Saved data entries
┄┄┄┄┄┄

$ cat config.mk
export PLATFORM = sky130hd
export DESIGN_NAME = countdown_timer_flat
export DESIGN_NICKNAME = d
export VERILOG_FILES = /design/src/rtl/countdown_timer_pkg.sv /design/src/rtl/countdown_timer_if.sv /design/src/rtl/countdown_timer_tick_prescaler.sv /design/src/rtl/countdown_timer.sv /design/src/flat_wrapper.sv
export SDC_FILE = /design/constraint.sdc
export NUM_CORES = 1
export LEC_CHECK = 0
export CORE_MARGIN = 3
export CORE_UTILIZATION = 44
export DETAILED_ROUTE_END_ITERATION = 7
export PLACE_DENSITY_LB_ADDON = 0.08
export SYNTH_ARGS = -nofsm -noshare
export SYNTH_HDL_FRONTEND = slang
export SYNTH_SLANG_ARGS = --single-unit
export TNS_END_PERCENT = 20
$ cat constraint.sdc
create_clock -name clk -period 2.2 [get_ports clk]
set_input_delay 0.22 -clock clk [delete_from_list [all_inputs] [get_ports clk]]
set_output_delay 0.22 -clock clk [all_outputs]
set_load 0.01 [all_outputs]
$ cat src/rtl/countdown_timer_pkg.sv
// Shared types and helpers for the game countdown timer.
// Holds the FSM state encoding and the binary-to-two-digit BCD conversion.
package timer_pkg;

  typedef enum logic [1:0] {
    IDLE,
    RUN,
    PAUSED,
    EXPIRED
  } timer_state_t;

  localparam int unsigned BCD_MAX = 99;

  // Returns {tens, ones}; anything past two digits saturates to 99.
  function automatic logic [7:0] to_bcd(input int unsigned value);
    int unsigned v;
    v = (value > BCD_MAX) ? BCD_MAX : value;
    return {4'(v / 10), 4'(v % 10)};
  endfunction

endpackage

$ cat src/rtl/countdown_timer_if.sv
// Control and display bundle between the game controller and the countdown timer.
// The master drives start/duration/pause/clear; the timer (slave) drives the display side.
interface countdown_timer_if #(
  parameter int W    = 5,
  parameter int NLED = 10
);

  logic            start;
  logic [W-1:0]    duration_in;
  logic            pause;
  logic            clear;
  logic [W-1:0]    time_now;
  logic [3:0]      bcd_tens;
  logic [3:0]      bcd_ones;
  logic            running;
  logic            expired;
  logic            done;
  logic [NLED-1:0] led;

  modport master (
    output start, duration_in, pause, clear,
    input  time_now, bcd_tens, bcd_ones, running, expired, done, led
  );

  modport slave (
    input  start, duration_in, pause, clear,
    output time_now, bcd_tens, bcd_ones, running, expired, done, led
  );

endinterface

$ cat src/rtl/countdown_timer_tick_prescaler.sv
// Divides the system clock into one-cycle game ticks, every DIV cycles while enabled.
// The count holds when disabled so a paused countdown resumes without losing a tick.
module tick_prescaler #(
  parameter int DIV = 50_000_000
) (
  input  logic clk,
  input  logic rst,
  input  logic en,
  input  logic zero,
  output logic tick
);

  localparam int CW = $clog2(DIV);
  localparam logic [CW-1:0] LAST = CW'(DIV - 1);

  logic [CW-1:0] count;

  assign tick = en && (count == LAST);

  always_ff @(posedge clk) begin
    if (rst || zero) begin
      count <= '0;
    end else if (en) begin
      count <= (count == LAST) ? '0 : count + 1'b1;
    end
  end

endmodule

$ cat src/rtl/countdown_timer.sv
// Game countdown timer: loads a duration, counts down once per tick, holds at zero
// on expiry and flashes an LED bank until restarted or cleared.
module countdown_timer
  import timer_pkg::*;
#(
  parameter int DIV      = 50_000_000,
  parameter int W        = 5,
  parameter int DURATION = 31,
  parameter int NLED     = 10
) (
  input  logic               clk,
  input  logic               rst,
  countdown_timer_if.slave   bus
);

  localparam logic [W-1:0] DUR_INIT = W'(DURATION);

  timer_state_t    state, state_next;
  logic [W-1:0]    time_q, time_next;
  logic [NLED-1:0] led_q, led_next;
  logic            done_q, done_next;
  logic            tick;
  logic            presc_en;
  logic            presc_zero;
  logic [7:0]      bcd;

  assign presc_en   = (state == RUN) || (state == EXPIRED);
  assign presc_zero = bus.clear || bus.start;

  tick_prescaler #(
    .DIV (DIV)
  ) u_prescaler (
    .clk  (clk),
    .rst  (rst),
    .en   (presc_en),
    .zero (presc_zero),
    .tick (tick)
  );

  // clear outranks start, which outranks pause; start swallows a coincident tick.
  always_comb begin
    state_next = state;
    time_next  = time_q;
    led_next   = led_q;
    done_next  = 1'b0;
    if (bus.clear) begin
      state_next = IDLE;
      time_next  = DUR_INIT;
      led_next   = '0;
    end else if (bus.start) begin
      time_next  = bus.duration_in;
      led_next   = '0;
      state_next = bus.pause ? PAUSED : RUN;
    end else begin
      case (state)
        RUN: begin
          if (tick) begin
            if (time_q != '0) begin
              time_next = time_q - 1'b1;
            end else begin
              state_next = EXPIRED;
              done_next  = 1'b1;
              led_next   = '1;
            end
          end
          if (bus.pause && (state_next == RUN)) begin
            state_next = PAUSED;
          end
        end
        PAUSED: begin
          if (!bus.pause) begin
            state_next = RUN;
          end
        end
        EXPIRED: begin
          if (tick) begin
            led_next = ~led_q;
          end
        end
        default: begin
        end
      endcase
    end
  end

  always_ff @(posedge clk) begin
    if (rst) begin
      state  <= IDLE;
      time_q <= DUR_INIT;
      led_q  <= '0;
      done_q <= 1'b0;
    end else begin
      state  <= state_next;
      time_q <= time_next;
      led_q  <= led_next;
      done_q <= done_next;
    end
  end

  assign bcd = to_bcd(32'(time_q));

  assign bus.time_now = time_q;
  assign bus.bcd_tens = bcd[7:4];
  assign bus.bcd_ones = bcd[3:0];
  assign bus.running  = (state == RUN);
  assign bus.expired  = (state == EXPIRED);
  assign bus.done     = done_q;
  assign bus.led      = led_q;

endmodule

$ cat src/flat_wrapper.sv
// flat-port wrapper written by rule: the top's interface ports become plain ports
module countdown_timer_flat import timer_pkg::*;
#(
  parameter int DIV      = 50_000_000,
  parameter int W        = 5,
  parameter int DURATION = 31,
  parameter int NLED     = 10
)
  (clk, rst, bus_start, bus_duration_in, bus_pause, bus_clear, bus_time_now, bus_bcd_tens, bus_bcd_ones, bus_running, bus_expired, bus_done, bus_led);
  countdown_timer_if #(.W(W), .NLED(NLED)) bus_i ();
  input  logic clk;
  input  logic rst;
  input wire logic [$bits(bus_i.start)-1:0] bus_start;
  input wire logic [$bits(bus_i.duration_in)-1:0] bus_duration_in;
  input wire logic [$bits(bus_i.pause)-1:0] bus_pause;
  input wire logic [$bits(bus_i.clear)-1:0] bus_clear;
  output wire logic [$bits(bus_i.time_now)-1:0] bus_time_now;
  output wire logic [$bits(bus_i.bcd_tens)-1:0] bus_bcd_tens;
  output wire logic [$bits(bus_i.bcd_ones)-1:0] bus_bcd_ones;
  output wire logic [$bits(bus_i.running)-1:0] bus_running;
  output wire logic [$bits(bus_i.expired)-1:0] bus_expired;
  output wire logic [$bits(bus_i.done)-1:0] bus_done;
  output wire logic [$bits(bus_i.led)-1:0] bus_led;
  assign bus_i.start = bus_start;
  assign bus_i.duration_in = bus_duration_in;
  assign bus_i.pause = bus_pause;
  assign bus_i.clear = bus_clear;
  assign bus_time_now = bus_i.time_now;
  assign bus_bcd_tens = bus_i.bcd_tens;
  assign bus_bcd_ones = bus_i.bcd_ones;
  assign bus_running = bus_i.running;
  assign bus_expired = bus_i.expired;
  assign bus_done = bus_i.done;
  assign bus_led = bus_i.led;
  countdown_timer #(.DIV(DIV), .W(W), .DURATION(DURATION), .NLED(NLED)) u_core (.clk(clk), .rst(rst), .bus(bus_i));
endmodule
Yosys cells after proc, flatten, opt, wreduce, memory -nomap -nowiden
Index checks and enable logic that the tools add are counted.
Word-level totals
  input bits: 10
  word-level logic and storage cells: 58
  bits in registers: 44
  output and inout port bits: 26
Operators by class
  reduce and logical (&&, ||, !) cells: 17
  muxes and demuxes: 20
  add/subtract/negate cells: 2
  divide/modulo/power cells: 2
  bitwise logic cells: 3
  equal/unequal tests: 9
Operators by type and width (number)
  $div A5 B4 Y32 const B: 1
  $mod A5 B4 Y32 const B: 1
  $mux W10: 3
  $add A26 B1 Y26 const B: 1
  $eq A26 B26 Y1 const B: 1
  $mux W26: 1
  $mux W5: 4
  $pmux W10 S2: 1
  $mux W2: 9
  $not A10 Y10: 1
  $reduce_bool A2 Y1: 4
  $reduce_bool A5 Y1: 1
  $reduce_or A5 Y1: 1
  $sub A5 B1 Y5 const B: 1
  $eq A2 B1 Y1 const B: 2
  $eq A2 B2 Y1 const B: 2
  $ne A2 B1 Y1 const B: 2
  $pmux W2 S2: 1
  $reduce_and A4 Y1: 1
  $logic_or A1 B1 Y1: 3
  $ne A3 B3 Y1 const B: 1
  $reduce_and A3 Y1: 1
  $reduce_bool A3 Y1: 1
  $reduce_or A3 Y1: 1
  6 further kinds: 8

Depth between registers and ports, before layout
Gate-level depths: netlist (run 1).
  depth after elaboration: 12
  depth in mapped cells: 9
  mapped depth without buffers: 8

By module
A second synthesis (run 1) with hierarchy kept.
Unflattened totals
  cells, all modules: 299
  area, all modules: 2513.7 µm²
Modules (own cells, without submodules)
  tick_prescaler: seq. area each 520.5 µm², cells each 161, area each 1338.8 µm², instances 1
  countdown_timer: seq. area each 360.3 µm², cells each 138, area each 1174.9 µm², instances 1

Worst setup path before layout (run 1)
OpenSTA, ideal clock, no wires.
  path kind: register to output
  from: reg u_core.time_q[2] (netlist: u_core.bus.time_now[2])
  to: out bus_bcd_ones[3]
  path buffers: 1
  data arrival time: 2020 ps
  required time: 1980 ps
  slack: -40 ps
  cell stages (with the launch flop): 10
  cell sequence: dfxtp_1 -> clkbuf_1 -> nor2_1 -> inv_1 -> ha_1 -> nand2b_1 -> maj3_1 -> nand2_1 -> o21ai_0 -> mux2_2
On the way
  longest elaborated chain between the ends: 1
Ends and longest elaborated chain
  from (decl): line countdown_timer.sv:19  | logic [W-1:0] time_q, time_next;
  from (signal assigned): line countdown_timer.sv:94  | time_q <= time_next;
  $mod A5 B4 Y32: line countdown_timer_pkg.sv:18  | return {4'(v / 10), 4'(v % 10)};
  to (decl): line flat_wrapper.sv:19  | output wire logic [$bits(bus_i.bcd_ones)-1:0] bus_bcd_ones;
No other way between the ends.

Worst setup path after layout (run 1)
Same ends and word-level chain as after synthesis.

==> reports/qor.yml, run 1 <==
io_pins: 36
slowest_stage: "dfxtp_2"
synth_area_mm2: 0.00237
finalPower_mw: 1.45
antenna_found_initial: 0
fin_util_pct: 57.4
area_delta_synth_final_pct: 25.1
setup_slack_ns: -0.0356
skew_ns: 0.00800
layout_common_cells: "40 x dfxtp_1, 35 x nor2_1, 29 x clkdlybuf4s50_1"
vdd_ir_drop_max_mv: 0.398
root_buffer: "clkbuf_8"
initialDrtViolationCount: 77
cts_tree: "yes"
ys_warn_count: 0
critPathLaunchType: "flop"
drive_above_1_share_pct: 17.8
grt_pass1_wl_um: 8780
antenna_cells: 0
wirelength_um: 5040
vias_per_cell: 5.17
setup_viol: 1
p_leak_nw: 1.09
powerDensity_mw_per_mm2: 488
clock_sinks: 44
std_cell_rows: 26
die_h_um: 79.4
fin_crit_ns: 2.24
num-nets-final: 335
synth_edf_count: 0
ys_ff_latch: 44
required_ns: 1.98
ys.flop_type: "dfxtp_1"
vias: 2022
path_cells: "nor2_2, inv_1, ha_1, nand2b_4, maj3_2, nand2_1, o21ai_1, mux2_4, buf_6"
clockBufferDepth: 2
syn_avg_cell_area_um2: 8.69
ant_nets: 0
die_w_um: 79.4
drv_cap: 0
cp-end-kind: "output pin"
ys_types: 55
rsz0062_at_grt: "true"
dp_hpwl_um: 3730
clk_pin_slew_ns: 0.09
clk_latency_ns: 0.30
h-tree-depth: 2
path_class: "flop to output pin"
period_share_pct: 102
violations: "negative setup slack"
io_buffer_count: 33
regArea_um2: 886
slew_violations: 0
cp_data_arrival_time_ns: 2.02
async_reset_ff_share_pct: 0
final_common_cell: "dfxtp_1"
gp_congestion: 0.788
max_freq_mhz: 447
wire_per_inst_um: 12.9
yosysSeqAreaShare_pct: 37.1
hold_viol: 0
drc: 0
start_util_pct: 45.9
critPathMaxStageDelay_ns: 0.33
holdWs_ns: 0.460
multi_input_area_mm2: 0.00138
syn-instance-count: 273
grt_usage_pct: 17.4
die-area_mm2: 0.00631
worst-path-max-fanout: 5
nFillCells: 473
core_area_mm2: 0.00517
grt_pass1_vias: 1868
grt_max_degree: 22
outcome: "finished, violations left"
first_pass_iters: 4
grt_remaining_overflow: 0
hp-class: "flop to flop"
cts_made_buffers: 5
-- power by group --
part | total, mW | switching (mW) | leakage [nW] | internal (mW)
registers | 0.806 | 0.00524 | 0.353 | 0.800
logic | 0.129 | 0.0641 | 0.690 | 0.0649
clock network | 0.515 | 0.289 | 0.0445 | 0.225
-- sequential cells by signal, summed over array words and instances (netlist names) --
signal,flops
u_core.u_prescaler.count,26
u_core.bus.led,10
u_core.bus.time_now,5
u_core.state,2
u_core.bus.done,1
-- metal layers --
metal / part of all wire (%) / GRT usage [%]
met5: 0 / 0
met4: 1.3 / 5.15
met1: 49 / 23.6
met2: 46 / 28.0
met3: 3.8 / 3.39
-- stage by stage --
step                      std cells  setup slack (ns)  TNS, ns  area (µm²)
after floorplan                 274            0.0366        0        2380
after global placement          382            -0.158   -0.158        2850
after detailed placement        382            -0.184   -0.198        2850
after CTS                       390           -0.0991  -0.0991        2950
after global routing            391            -0.119   -0.170        2970
final                           391           -0.0356  -0.0356        2970
-- worst paths after layout --
check	cells past startpoint	startpoint	slack (ns)	to
worst max-delay path	9	u_core.bus.time_now[2]$_SDFFE_PP1P_	-0.04	bus_bcd_ones[3]
worst min register to register	1	u_core.bus.led[4]$_SDFFE_PP0P_	0.46	u_core.bus.led[4]$_SDFFE_PP0P_
worst min-delay path	1	u_core.bus.led[4]$_SDFFE_PP0P_	0.46	u_core.bus.led[4]$_SDFFE_PP0P_
worst max register to register	5	u_core.u_prescaler.count[7]$_SDFFE_PP0P_	0.22	u_core.bus.time_now[4]$_SDFFE_PP1P_
-- cells by family (layout without fill, tap and decap cells) --
family                   Yosys count  in the layout  share of synthesized area (%)
adder cells (fa/ha/maj)            6              6                           3.06
XOR/XNOR                          21             21                           7.75
buffers and inverters             25             72                           6.06
other                              1              2                          0.158
multiplexers                      15             15                           6.48
flip-flops                        44             44                           37.1
AND/OR/NAND/NOR                  130            130                           30.8
AO/OA/AOI/OAI                     31             31                           8.59
-- worst max-delay path, delay by kind of cell (launching register included) --
family	cells	cell delay (ns)
fa+ha+maj	2	0.57
compound gates	1	0.05
flops	1	0.33
buf+inv	2	0.17
mux	1	0.26
simple gates	3	0.33
-- synthesized netlist by cell type (all sizes together) (2+ instances only) --
cell type   n  area (µm²)
a221oi      3        26.3
xnor2       7        61.3
nand2      21        78.8
inv        10        37.5
clkbuf      6        22.5
or3         3        18.8
o21ai      10        50.0
ha          5        62.6
nor2       36         135
nor3       13        70.1
a31oi       3        18.8
a21oi       6        33.8
a22oi       2        15.0
mux2        3        33.8
dfxtp      44         881
nand3      14        70.1
nor2b       2        12.5
nand2b      3        18.8
and2        3        18.8
nand3b      2        27.5
or4         2        18.8
buf         9        83.8
mux2i      12         120
xor2       14         123
nor4        7        77.6
nand4      11        68.8
and3        3        18.8
-- final cells by class --
type                    instances  share of cell area, %
multi-input cells             205                   46.3
flip-flops and latches         44                   29.8
repair buffers                 54                   16.6
well taps                      70                   2.95
clock buffers                   5                   2.32
inverters                      10                   1.26
clock inverters                 3                  0.716
-- timing repair --
item / 4_1_cts / 5_1_grt
gates cloned: 0 / 0
hold buffers: 0 / 0
resized for setup: 15 / 8
setup buffers: 0 / 1
setup endpoints to repair: 4 / 7
pin swaps: 1 / 2
Power figures use the tool's default switching activity.
==> run 2: changes to the inputs <==
CTS_BUF_LIST = sky130_fd_sc_hd__clkbuf_4   (was default)
==> run 2 against run 1 <==
Effect of this change:
- the run still ends with negative setup slack left
- clock power decreased by 22%
- non-clock buffer count unchanged
- design area decreased by 1.2%
- fmax decreased by 3.2%
- flip-flop and latch count unchanged
- clock skew increased by 0.0035 ns
- sequential share of layout area increased by 0.36 points
- critical endpoint unchanged
==> reports/qor.yml, run 2 (synthesized netlist as in run 1, its figures left out) <==
hold_depth: 1  # unchanged
clkPwrFrac_pct: 30.0  # -5.5 points
cp_data_arrival_time_ns: 2.09  # +0.07 ns
drv_cap: 0  # unchanged
hold_viol: 0  # unchanged
std_cell_rows: 26  # unchanged
r2r-start: "u_core.bus.time_now[0]$_SDFFE_PP1P_"
antenna_found_initial: 0  # unchanged
layout_common_cells: "40 x dfxtp_1, 35 x nor2_1, 29 x clkdlybuf4s50_1"
io_buffer_count: 33  # unchanged
clk_latency_ns: 0.35  # +0.05 ns
wire_per_inst_um: 12.8  # -0.34%
dp_hpwl_um: 3730  # unchanged
dr_wl_met3_um: 206  # +6.2%
grt_remaining_overflow: 0  # unchanged
grt_usage_pct: 17.3  # -0.095 points
vdd_ir_drop_max_mv: 0.302  # -24%
first_pass_iters: 4  # unchanged
grt_max_degree: 22  # unchanged
initialDrtViolationCount: 62  # -19%
vias_per_cell: 5.18  # +0.20%
dp.cells: 382  # unchanged
start_util_pct: 45.9  # unchanged
clock_sinks: 44  # unchanged
vias: 2026  # +0.20%
ctsHoldBuffers: 0  # unchanged
skew_ns: 0.0115  # +0.00351 ns
root_buffer: "clkbuf_4"
num-nets-final: 335  # unchanged
drive_above_1_share_pct: 17.8  # unchanged
required_ns: 1.98  # about the same
layout.cells.non_filler: 391  # unchanged
pwr-share-seq_pct: 60.4  # +4.8 points
hp-class: "flop to flop"
combPwrFrac_pct: 9.6  # +0.7 points
final_common_cell: "dfxtp_1"
clk_pin_slew_ns: 0.14  # +0.05 ns
outcome: "finished, violations left"
critPathLaunchType: "flop"
place_area_mm2: 0.00285  # unchanged
drc: 0  # unchanged
largest_reg_flops: 26  # unchanged
p_int_uw: 993  # -9.0%
worst-path-max-fanout: 5  # unchanged
gp_congestion: 0.788  # unchanged
die_w_um: 79.4  # unchanged
wirelength_um: 5020  # -0.34%
min_to: "u_core.bus.led[4]$_SDFFE_PP0P_"
p_switching_uw: 342  # -4.5%
p_leak_nw: 1.07  # -1.6%
reg2reg_depth: 8  # +3
area_delta_synth_final_pct: 23.7
r2r-end: "u_core.bus.time_now[2]$_SDFFE_PP1P_"
violations: "negative setup slack"
fin_crit_ns: 2.31  # +0.0737 ns
met2RoutedLength_um: 2350  # +0.99%
hold_path.startpoint: "u_core.bus.led[4]$_SDFFE_PP0P_"
antenna_cells: 0  # unchanged
clockBufferDepth: 2  # unchanged
rsz0062_at_grt: "true"
max_freq_mhz: 433  # -3.2%
grt_pass1_wl_um: 8760  # -0.23%
period_share_pct: 105  # +3.3 points
cts_tree: "yes"
top_layer: "met4"
slew_violations: 0  # unchanged
path_class: "flop to output pin"
powerDensity_mw_per_mm2: 455  # -6.8%
h-tree-depth: 2  # unchanged
die-area_mm2: 0.00631  # unchanged
setup_viol: 2  # +1
dp_slack_ns: -0.184  # unchanged
cts_made_buffers: 5  # unchanged
ant_nets: 0  # unchanged
fin_area_mm2: 0.00294  # -1.2%
setup_slack_ns: -0.109  # -0.0737 ns
r2r_setup_slack_ns: 0.23  # about the same
largest_register: "u_core.u_prescaler.count"
die_h_um: 79.4  # unchanged
wl_met1_um: 2410  # -1.8%
fin_tns_setup_ns: -0.124  # -0.0885 ns
grt_pass1_vias: 1868  # unchanged
core_area_mm2: 0.00517  # unchanged
sw_frac_of_total_pct: 25.6  # +0.91 points
cp-end-kind: "output pin"
io_pins: 36  # unchanged
==> run 2: per-stage QoR <==
stage	hold slack [ns]	total power [mW]	util (%)
6_report	0.466	1.33	56.7
5_1_grt	0.469	1.41	56.7
4_1_cts	0.468	1.36	56.4
3_5_place_dp	0.452	0.954	55.2
3_3_place_gp	0.443	0.952	55.2
2_1_floorplan	0.353	0.896	-
==> run 2: routing by layer <==
metal | vias up | GRT usage, %
li1 | 1052 | -
met1 | 933 | 23.6
met2 | 37 | 28.0
met3 | 4 | 3.39
met4 | 0 | 4.64
met5 | - | 0
==> run 2: how the worst max path moves through the flow <==
stage / startpoint / to / cells past startpoint
final: u_core.bus.time_now[2]$_SDFFE_PP1P_ / bus_bcd_ones[3] / 9
after global routing: u_core.bus.time_now[2]$_SDFFE_PP1P_ / bus_bcd_ones[3] / 9
after CTS: u_core.bus.time_now[3]$_SDFFE_PP1P_ / bus_bcd_ones[3] / 9
after detailed placement: u_core.bus.time_now[2]$_SDFFE_PP1P_ / bus_bcd_ones[3] / 9
after global placement: u_core.bus.time_now[2]$_SDFFE_PP1P_ / bus_bcd_ones[3] / 9
after floorplan: u_core.bus.time_now[2]$_SDFFE_PP1P_ / bus_bcd_ones[3] / 9
==> run 2: cell type report <==
class,instances,area [µm²]
multi-input combinational,205,1380
sequential,44,886
tap,70,87.6
inverter,10,37.5
clock inverter,3,21.3
timing repair buffer,54,490
fill,479,2240
clock buffer,5,37.5
==> run 2: power groups by stage <==
stage	combinational, mW	sequential (mW)	clock (mW)
floorplan	0.0720	0.823	0
detailed placement	0.130	0.824	0
global placement	0.128	0.824	0
global route	0.142	0.809	0.456
CTS	0.128	0.807	0.427
finish	0.128	0.807	0.400
==> run 2: timing repair <==
| item | in CTS | in global routing |
|---|---|---|
| setup buffers | 0 | 1 |
| endpoints found under the setup margin | 4 | 6 |
| pin swaps | 1 | 2 |
| resized for setup | 16 | 7 |
==> run 2: worst max-delay path: stages (launching register included) <==
cell	delay, ns
dfxtp_2	0.35
nor2_2	0.11
inv_1	0.05
ha_1	0.27
nand2b_4	0.16
maj3_2	0.30
nand2_1	0.06
o21ai_1	0.05
mux2_4	0.26
buf_6	0.12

┄┄┄┄┄┄

* **THE PROBLEM**
Return each line of the entries that holds the string "endpoints".

* **ANSWER TO THIS EXERCISE**
setup endpoints to repair: 4 / 7
| endpoints found under the setup margin | 4 | 6 |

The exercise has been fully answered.